Désirer, dans la philosophie bouddhiste, n'est pas un problème en soi, précise-t-il. «Le désir d'être heureux n'est pas un problème. Celui de chérir les autres non plus. Cependant, si on pense que l'assouvissement des désirs sexuels cause le bonheur, on se met le doigt dans l'oeil. On peut avoir une vie sexuelle hyper active, enrichissante et saine, mais on ne sera pas heureux grâce à ça», dit celui qui dit que pour mieux vivre avec les autres, il importe de distinguer l'amour de l'attachement.

Pour les bouddhistes, «le désir est une perception faussée de la réalité. On voit une chose et on croit que cette chose va nous amener le bonheur. Or, il n'y a rien ni personne qui puisse apporter le bonheur, peu importe si on se fend en quatre pour exaucer mes désirs, si mon esprit est agité. En revanche, si mon esprit est paisible, je suis parfaitement heureux, même si aucun de mes désirs n'est assouvi», dit Gen Kelsang Donsang.

Vendre le désir

Le marketing, des affiches de Toulouse Lautrec au catalogue d'Ikea et aux annonces coquines de fin de soirée en passant par la douce époque de Mad Men, ne cesse de se mettre en quatre pour mesurer, décortiquer, analyser, combler et faire renaître nos désirs.
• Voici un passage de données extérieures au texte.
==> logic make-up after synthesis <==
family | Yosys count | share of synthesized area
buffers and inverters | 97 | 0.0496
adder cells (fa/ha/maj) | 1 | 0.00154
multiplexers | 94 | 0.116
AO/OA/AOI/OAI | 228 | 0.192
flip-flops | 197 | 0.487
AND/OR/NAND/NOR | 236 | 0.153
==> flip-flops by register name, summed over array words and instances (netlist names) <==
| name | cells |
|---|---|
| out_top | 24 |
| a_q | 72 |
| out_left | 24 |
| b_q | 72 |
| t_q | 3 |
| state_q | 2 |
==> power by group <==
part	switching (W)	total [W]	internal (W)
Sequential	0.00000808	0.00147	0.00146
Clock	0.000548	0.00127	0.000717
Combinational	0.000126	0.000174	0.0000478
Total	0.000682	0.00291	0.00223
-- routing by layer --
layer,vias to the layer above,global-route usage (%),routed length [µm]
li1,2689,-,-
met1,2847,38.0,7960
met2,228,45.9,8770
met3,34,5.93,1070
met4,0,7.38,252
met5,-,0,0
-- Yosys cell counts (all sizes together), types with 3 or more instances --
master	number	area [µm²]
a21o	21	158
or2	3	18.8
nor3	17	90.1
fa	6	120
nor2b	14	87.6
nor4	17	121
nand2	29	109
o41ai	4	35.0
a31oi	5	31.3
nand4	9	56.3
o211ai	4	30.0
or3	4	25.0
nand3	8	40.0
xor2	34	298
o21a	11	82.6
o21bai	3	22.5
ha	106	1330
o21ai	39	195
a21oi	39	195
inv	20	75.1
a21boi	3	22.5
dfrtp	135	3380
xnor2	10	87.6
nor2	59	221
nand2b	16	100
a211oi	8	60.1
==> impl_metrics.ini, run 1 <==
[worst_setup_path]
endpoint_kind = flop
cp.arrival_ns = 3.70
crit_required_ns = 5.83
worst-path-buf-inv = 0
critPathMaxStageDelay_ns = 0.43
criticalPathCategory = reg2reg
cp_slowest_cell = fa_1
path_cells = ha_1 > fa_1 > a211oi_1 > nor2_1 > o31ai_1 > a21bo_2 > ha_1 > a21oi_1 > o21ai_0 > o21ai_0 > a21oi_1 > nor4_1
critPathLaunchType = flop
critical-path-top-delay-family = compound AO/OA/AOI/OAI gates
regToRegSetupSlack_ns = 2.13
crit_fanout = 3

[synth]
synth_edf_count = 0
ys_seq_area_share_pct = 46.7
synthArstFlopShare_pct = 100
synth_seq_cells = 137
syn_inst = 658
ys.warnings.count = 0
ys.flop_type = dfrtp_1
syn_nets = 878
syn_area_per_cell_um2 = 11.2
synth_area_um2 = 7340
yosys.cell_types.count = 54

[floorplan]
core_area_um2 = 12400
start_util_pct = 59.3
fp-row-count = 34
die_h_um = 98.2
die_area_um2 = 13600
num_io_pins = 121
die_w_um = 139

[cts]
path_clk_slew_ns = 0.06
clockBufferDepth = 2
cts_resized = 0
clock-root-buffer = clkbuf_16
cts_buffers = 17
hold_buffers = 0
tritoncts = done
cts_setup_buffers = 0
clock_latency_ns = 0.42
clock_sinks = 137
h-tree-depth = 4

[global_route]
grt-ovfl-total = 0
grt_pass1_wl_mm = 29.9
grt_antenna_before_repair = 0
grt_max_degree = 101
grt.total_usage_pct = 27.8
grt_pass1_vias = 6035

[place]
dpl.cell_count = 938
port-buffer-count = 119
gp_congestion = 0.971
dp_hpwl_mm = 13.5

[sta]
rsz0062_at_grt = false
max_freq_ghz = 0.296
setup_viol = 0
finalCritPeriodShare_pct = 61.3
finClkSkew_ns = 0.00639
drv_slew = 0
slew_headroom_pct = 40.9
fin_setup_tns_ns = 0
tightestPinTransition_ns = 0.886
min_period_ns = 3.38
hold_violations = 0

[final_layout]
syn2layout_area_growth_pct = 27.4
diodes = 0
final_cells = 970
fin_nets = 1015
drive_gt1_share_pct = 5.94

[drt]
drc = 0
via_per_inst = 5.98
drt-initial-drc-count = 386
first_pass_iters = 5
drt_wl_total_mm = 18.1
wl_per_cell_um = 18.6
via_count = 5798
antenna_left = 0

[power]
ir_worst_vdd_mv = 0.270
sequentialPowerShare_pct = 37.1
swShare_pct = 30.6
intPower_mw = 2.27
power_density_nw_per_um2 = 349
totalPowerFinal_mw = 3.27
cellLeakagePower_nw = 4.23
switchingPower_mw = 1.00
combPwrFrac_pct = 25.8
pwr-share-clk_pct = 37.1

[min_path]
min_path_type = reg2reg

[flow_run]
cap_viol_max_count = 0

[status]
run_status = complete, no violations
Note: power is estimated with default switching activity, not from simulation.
Jordan Lebel, chercheur au Département de marketing de l'Université Concordia, s'intéresse aux diverses manifestations du plaisir hédoniste et à leurs impacts sur les choix de consommation des gens.
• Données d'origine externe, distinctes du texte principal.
<file path="config.mk">
export PLATFORM = sky130hd
export DESIGN_NAME = wb_rst_seq
export DESIGN_NICKNAME = d
export VERILOG_FILES = /design/src/rtl/wb_rst_seq_pkg.sv /design/src/rtl/wb_rst_seq.sv
export SDC_FILE = /design/constraint.sdc
export NUM_CORES = 1
export LEC_CHECK = 0
export CAP_MARGIN = 20
export CORE_MARGIN = 2
export CORE_UTILIZATION = 46
export CTS_CLUSTER_SIZE = 16
export DETAILED_ROUTE_END_ITERATION = 8
export PLACE_DENSITY_LB_ADDON = 0.05
export SLEW_MARGIN = 20
export SYNTH_ARGS = -nofsm -noshare
export SYNTH_HDL_FRONTEND = slang
export SYNTH_SLANG_ARGS = --single-unit
</file>
<file path="constraint.sdc">
create_clock -name clk_i -period 2.6 [get_ports clk_i]
set_input_delay 0.65 -clock clk_i [delete_from_list [all_inputs] [get_ports clk_i]]
set_output_delay 0.65 -clock clk_i [all_outputs]
set_load 0.01 [all_outputs]
</file>
<file path="src/rtl/wb_rst_seq_pkg.sv">
// Shared types and helpers for the Wishbone SYSCON reset sequencer.
package wb_rst_seq_pkg;

   // Sequencer state: RUN = all resets released, HOLD = rst_o[0] held,
   // STAGE = releasing higher stages one by one.
   typedef enum logic [1:0] {
      RUN   = 2'd0,
      HOLD  = 2'd1,
      STAGE = 2'd2
   } wb_rst_seq_state_t;

   // Counter width large enough for the longer of the two intervals,
   // never narrower than one bit.
   function automatic int cnt_width(input int hold, input int gap);
      int m;
      m = (hold > gap) ? hold : gap;
      cnt_width = (m > 1) ? $clog2(m) : 1;
   endfunction

   // Width of the stage index, never narrower than one bit.
   function automatic int stage_width(input int stages);
      stage_width = (stages > 1) ? $clog2(stages) : 1;
   endfunction

endpackage

</file>
<file path="src/rtl/wb_rst_seq.sv">
// Wishbone SYSCON reset generator: merges the system reset with level
// reset requests and releases staged rst_o outputs in index order after a
// minimum hold time. All outputs come straight from flops.
module wb_rst_seq
   import wb_rst_seq_pkg::*;
#(
   parameter int N_SRC       = 4,
   parameter int STAGES      = 2,
   parameter int HOLD_CYCLES = 16,
   parameter int GAP_CYCLES  = 4
) (
   input  logic              clk_i,
   input  logic              sync_rst_i,
   input  logic [N_SRC-1:0]  rst_req_i,
   input  logic              cause_clr_i,
   output logic [STAGES-1:0] rst_o,
   output logic              busy_o,
   output logic [N_SRC:0]    cause_o
);

   localparam int CW = cnt_width(HOLD_CYCLES, GAP_CYCLES);
   localparam int SW = stage_width(STAGES);

   localparam logic [CW-1:0] HOLD_LAST  = CW'(HOLD_CYCLES - 1);
   localparam logic [CW-1:0] GAP_LAST   = CW'(GAP_CYCLES - 1);
   localparam logic [CW-1:0] CNT_ONE    = CW'(1);
   localparam logic [SW-1:0] STAGE_ONE  = SW'(1);
   localparam logic [SW-1:0] STAGE_LAST = SW'(STAGES - 1);

   // Elaboration-time parameter range checks.
   if (N_SRC < 1) begin : g_bad_n_src
      $error("wb_rst_seq: N_SRC must be >= 1");
   end
   if (STAGES < 1) begin : g_bad_stages
      $error("wb_rst_seq: STAGES must be >= 1");
   end
   if (HOLD_CYCLES < 1) begin : g_bad_hold
      $error("wb_rst_seq: HOLD_CYCLES must be >= 1");
   end
   if (GAP_CYCLES < 1) begin : g_bad_gap
      $error("wb_rst_seq: GAP_CYCLES must be >= 1");
   end

   wb_rst_seq_state_t state_r, state_nxt_s;
   logic [CW-1:0]     cnt_r, cnt_nxt_s;
   logic [SW-1:0]     stage_r, stage_nxt_s;
   logic [STAGES-1:0] rst_r, rst_nxt_s;
   logic              busy_r, busy_nxt_s;
   logic [N_SRC:0]    cause_r, cause_nxt_s;

   // Next-state, counter, stage and cause computation.
   always_comb begin
      state_nxt_s = state_r;
      cnt_nxt_s   = cnt_r;
      stage_nxt_s = stage_r;
      rst_nxt_s   = rst_r;
      busy_nxt_s  = busy_r;

      // Clear only when idle; a request arriving with the clear survives.
      if ((state_r == RUN) && cause_clr_i) begin
         cause_nxt_s = {1'b0, rst_req_i};
      end else begin
         cause_nxt_s = cause_r | {1'b0, rst_req_i};
      end

      if (|rst_req_i) begin
         // Any request restarts the whole sequence from the top.
         state_nxt_s = HOLD;
         cnt_nxt_s   = '0;
         stage_nxt_s = '0;
         rst_nxt_s   = '1;
         busy_nxt_s  = 1'b1;
      end else begin
         case (state_r)
            HOLD: begin
               if (cnt_r == HOLD_LAST) begin
                  rst_nxt_s[0] = 1'b0;
                  cnt_nxt_s    = '0;
                  stage_nxt_s  = STAGE_ONE;
                  if (STAGES == 1) begin
                     state_nxt_s = RUN;
                     busy_nxt_s  = 1'b0;
                  end else begin
                     state_nxt_s = STAGE;
                  end
               end else begin
                  cnt_nxt_s = cnt_r + CNT_ONE;
               end
            end
            STAGE: begin
               if (cnt_r == GAP_LAST) begin
                  rst_nxt_s[stage_r] = 1'b0;
                  cnt_nxt_s          = '0;
                  if (stage_r == STAGE_LAST) begin
                     state_nxt_s = RUN;
                     busy_nxt_s  = 1'b0;
                     stage_nxt_s = '0;
                  end else begin
                     stage_nxt_s = stage_r + STAGE_ONE;
                  end
               end else begin
                  cnt_nxt_s = cnt_r + CNT_ONE;
               end
            end
            RUN: begin
               rst_nxt_s  = '0;
               busy_nxt_s = 1'b0;
               cnt_nxt_s  = '0;
            end
            default: begin
               // Illegal encoding: fall back to a full reset sequence.
               state_nxt_s = HOLD;
               cnt_nxt_s   = '0;
               stage_nxt_s = '0;
               rst_nxt_s   = '1;
               busy_nxt_s  = 1'b1;
            end
         endcase
      end
   end

   // State registers with synchronous system reset taking priority.
   always_ff @(posedge clk_i) begin
      if (sync_rst_i) begin
         state_r <= HOLD;
         cnt_r   <= '0;
         stage_r <= '0;
         rst_r   <= '1;
         busy_r  <= 1'b1;
         cause_r <= {1'b1, {N_SRC{1'b0}}};
      end else begin
         state_r <= state_nxt_s;
         cnt_r   <= cnt_nxt_s;
         stage_r <= stage_nxt_s;
         rst_r   <= rst_nxt_s;
         busy_r  <= busy_nxt_s;
         cause_r <= cause_nxt_s;
      end
   end

   assign rst_o   = rst_r;
   assign busy_o  = busy_r;
   assign cause_o = cause_r;

endmodule

</file>
==> out/summary.json <==
{
  "clock_tree": {
    "clkLatencyLatePin_ps": 280,
    "cts_repair_resize_count": 0,
    "ctsLongestPathBuffers": 2,
    "cts-buffers-inserted": 3,
    "cts.repair_timing.setup_buffer_count": 0,
    "clock_pin_slew_reported_for_the_worst_setup_and_hold_paths_after_clock_tree_synthesis_ps": 80,
    "tritoncts_clock_tree": "done",
    "post_cts_hold_buffer_count": 0,
    "root_buffer": "clkbuf_4",
    "cts_num_sinks": 15,
    "cts-htree-levels": 1
  },
  "worst_hold_path": {
    "hold_path.class": "reg -> reg",
    "hold_path_startpoint": "cause_o[4]",
    "holdPathStages": 2
  },
  "finish": {
    "sequential_cell_area_um2": 300,
    "layout-area-overhead-vs-synth_pct": 29.4,
    "multiInputGateArea_um2": 329,
    "post_layout_nonfiller_instances": 104,
    "fillCellCount": 126,
    "nNetsFinal": 101,
    "antenna_cells": 0,
    "layout-drive-gt1-share_pct": 8.99
  },
  "floorplanning": {
    "chipWidth_um": 41.8,
    "boundaryPins": 15,
    "initial_core_util_pct": 49.8,
    "die-area_um2": 1740,
    "die-height_um": 41.8,
    "core_area_um2": 1320,
    "placement_rows": 13
  },
  "timing": {
    "post-route-period-util_pct": 76.6,
    "tns_ps": 0,
    "setup_slack_ps": 608,
    "setup_repair_after_global_routing_missed_its_margin": "no",
    "timing.final.setup_violations": 0,
    "maxSlewHeadroom_pct": 81.9,
    "timing_worst_slew_pin_value_ps": 271,
    "clock-skew-final_ps": 1.48,
    "fin_crit_ps": 1990,
    "max_freq_mhz": 502,
    "slew_violations": 0,
    "final-hold-violation-count": 0
  },
  "routing": {
    "number_of_remaining_drc_errors": 0,
    "wl_per_cell_um": 12.3,
    "post_drt_via_cell_ratio": 5.38,
    "route.antenna.remaining_nets": 0,
    "drtPass1Iterations": 4,
    "vias": 560,
    "first_iter_violations": 9,
    "post_route_wl_um": 1280
  },
  "synth": {
    "synth_edf_count": 0,
    "post_synth_net_total": 81,
    "post_synth_inst_count": 70,
    "synth_seq_area_share_pct": 45.8,
    "netlist_top_cells_area": "dfxtp_1 (46%), ha_1 (7.6%), inv_1 (4.0%)",
    "post_synthesis_sequential_element_count": 15,
    "yosysTopAreaCellShare_pct": 45.8,
    "synth.cells.most_frequent": "dfxtp_1 (15), inv_1 (7), nor2_1 (6), a21oi_1 (5), nand3_1 (5)",
    "ys_warn_count": 0,
    "asyncSetResetFlopFracSynth_pct": 0,
    "post_synth_instance_area_um2": 656,
    "biggest_area_consumer_among_synthesized_cells": "dfxtp_1",
    "dominantRegCellSynth": "dfxtp_1",
    "synth_cell_types": 26,
    "synth.avg_cell_area_um2": 9.37,
    "synthMostInstantiatedCell": "dfxtp_1"
  },
  "worst_setup_path": {
    "timing.critical_path.max_delay_family": "simple AND/OR/NAND/NOR gates",
    "crit_path_max_incr_delay_ps": 580,
    "critical_path_cell_count": 5,
    "critPathLaunchType": "register",
    "startpoint_of_the_worst_setup_timing_path": "state_r[1]",
    "r2r_start": "state_r[1]",
    "timing.critical_path.slowest_stage_cell": "or4b_4",
    "worst-path-max-fanout": 6,
    "type_of_the_worst_setup_path": "reg -> reg",
    "cp.arrival_ps": 2170,
    "timing.critical_path.cells": "inv_1 -> ha_1 -> or4b_4 -> a311o_1 -> mux2_2",
    "cp_data_required_time_ps": 2780,
    "reg2regPathDepth": 5,
    "cp_num_buf_inv": 1,
    "cp-end-kind": "register"
  },
  "global_route": {
    "grt_pass1_wl_um": 2210,
    "first_global_vias": 527,
    "antenna_found_initial": 0,
    "grt_start_max_net_pins": 9,
    "grt_util_all_layers_pct": 16.3,
    "gr-total-overflow": 0
  },
  "run_status": {
    "run_status": "finished, final reports clean"
  },
  "placed_design": {
    "pre_cts_ws_ps": 481,
    "io_buffer_count": 14,
    "detailed_place_hpwl_um": 999,
    "gp_congestion": 0.878,
    "numPlacedInstances": 100
  },
  "power": {
    "design_power_total_uw": 398,
    "power.ir.vdd_worst_mv": 0.242,
    "p_leak_nw": 0.372,
    "pwr_density_cell_nw_per_um2": 469
  },
  "run": {
    "cap_viol_max_count": 0
  }
}
[layout by cell type (no fill, tap or decap), drive strengths merged, types with 4 or more instances in the layout]
cell | netlist | routed
nor2 | 6 | 6
ha | 4 | 4
nand3 | 5 | 5
nand2 | 4 | 4
inv | 7 | 7
a21oi | 5 | 5
dfxtp | 15 | 15
clkbuf | 0 | 4
o21ai | 4 | 4
clkdlybuf4s50 | 0 | 14
[per-layer routing]
metal | global-route usage [%] | vias to the layer above | share of wire (%)
met5 | 0 | - | 0
met3 | 3.48 | 2 | 5.1
met1 | 19.5 | 255 | 47
met4 | 8.39 | 0 | 0.94
li1 | - | 291 | -
met2 | 27.2 | 12 | 47
[per-stage QoR]
step                hold slack, ps  area [um2]  util, %
finish                         456         848     64.4
global route                   499         848     64.4
CTS                            464         848     64.4
detailed placement             447         822     62.4
global placement               436         822     62.4
floorplan                      430         656        -
[power by group]
part / switching, mW / total [mW] / internal (mW)
Clock: 0.0719 / 0.131 / 0.0596
Sequential: 0.00239 / 0.237 / 0.234
Combinational: 0.0116 / 0.0301 / 0.0184
Total: 0.0859 / 0.398 / 0.312
[path summary, 6_finish.rpt]
check                    end  slack, ps
hold / removal    cause_o[4]        460
setup / recovery  state_r[0]        610
hold reg to reg   cause_o[4]        460
setup reg to reg  state_r[0]        610
[kinds of logic after synthesis]
logic type / Yosys count / synth area share (%)
compound gates: 16 / 16.0
xor+xnor: 2 / 2.67
fa+ha+maj: 4 / 7.63
buf+inv: 7 / 4.01
flops: 15 / 45.8
mux: 2 / 3.24
simple gates: 24 / 20.6
[worst reg2reg max path, cell delays in order, from the launching register on]
cell	delay [ps]
dfxtp_1	340
inv_1	70
ha_1	260
or4b_4	580
a311o_1	370
mux2_2	280
[flip-flops by register name, indices dropped and copies added, names as in the netlist]
name,flops
state_r,2
rst_o,2
cnt_r,4
busy_o,1
stage_r,1
cause_o,5
[layout make-up]
class	instances	area share [%]
Inverter	7	3.10
Timing Repair Buffer	15	17.4
Tap cell	15	2.21
Sequential cell	15	35.4
Multi-Input combinational cell	48	38.8
Clock buffer	4	3.10
No activity file was read; power rests on OpenSTA's default activity.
«De plus en plus de recherches tendent à démontrer que le cerveau réagit différemment quand il manifeste le désir d'une appréciation. Il y a une signature neurologique différente pour ce que l'on veut et ce que l'on aime.»

Le domaine de l'anticipation, dit Jordan Lebel, intéresse un nombre croissant d'experts en marketing. «Quand tu réserves un voyage à Disney, par exemple, on t'envoie maintenant des courriels deux semaines à l'avance, pour te demander si t'as hâte.»

Dans ses observations sur l'expérience sensorielle du chocolat, il confirme que l'aspect rituel, la nostalgie et les associations sont autant, voire plus importants que le goût et la jouissance de l'aliment convoité. «Une des femmes interrogées pour un sondage a parlé du fait qu'elle ne pouvait apprécier son aliment réconfort préféré (la crème glacée) que lorsqu'il était servi dans son bol préféré qu'elle traînait depuis 40 ans.»

Les objets de nos désirs

Selon une étude du Département de psychiatrie de l'Université Yale publiée en novembre 2011, moins on rêvasse à nos objets de désir et plus on est heureux. Des tests de résonance magnétique effectués sur des adeptes de la méditation ont par ailleurs démontré que les personnes qui sont plus enclines à vivre le «moment présent» sont moins susceptibles de subir de l'anxiété associée à la frustration des désirs non comblés. Quoi qu'il en soit, le désir s'exprime dans plusieurs sphères de nos vies, souvent à travers les mêmes objets.

Le sexe à l'affiche

«Aujourd'hui, un intérêt continu pour la sexualité est plutôt vu comme un signe enviable de santé et de jeunesse éternelle. [...] Le désir n'a pas d'âge, mais l'obstination vieillit mal.»

Michel Dorais, dans La sexualité spectacle.

Plaisirs gastronomiques

«L'alimentation, c'est aussi une question de plaisir social, émotionnel, esthétique, intellectuel, voire spirituel. Puis, comme un kaléidoscope où le moindre mouvement change l'image qu'il nous offre, les plaisirs associés à une expérience changeront dans le temps. Une expérience pourra être anticipée sur le plan sensoriel («Ah le steak va être bon!»), puis son déroulement sera possiblement davantage marqué par la convivialité (plaisir social) et on s'en souviendra avec tendresse et nostalgie.»

Jordan Lebel, professeur associé au Département de marketing de l'école de gestion John-Molson, à l'Université Concordia.

Envie technologique

Selon un récent sondage de l'entreprise Captivate Network, 30% des cols blancs nord-américains souffrent «d'envie technologique» à l'endroit des objets technologiques que possèdent leurs confrères de travail. Le gadget qui suscite le plus d'"envie techno" est la tablette numérique: «39% des répondants ont confié être très envieux de leurs collègues qui pavoisent au bureau avec leurs iPad, TouchPad et PlayBook.»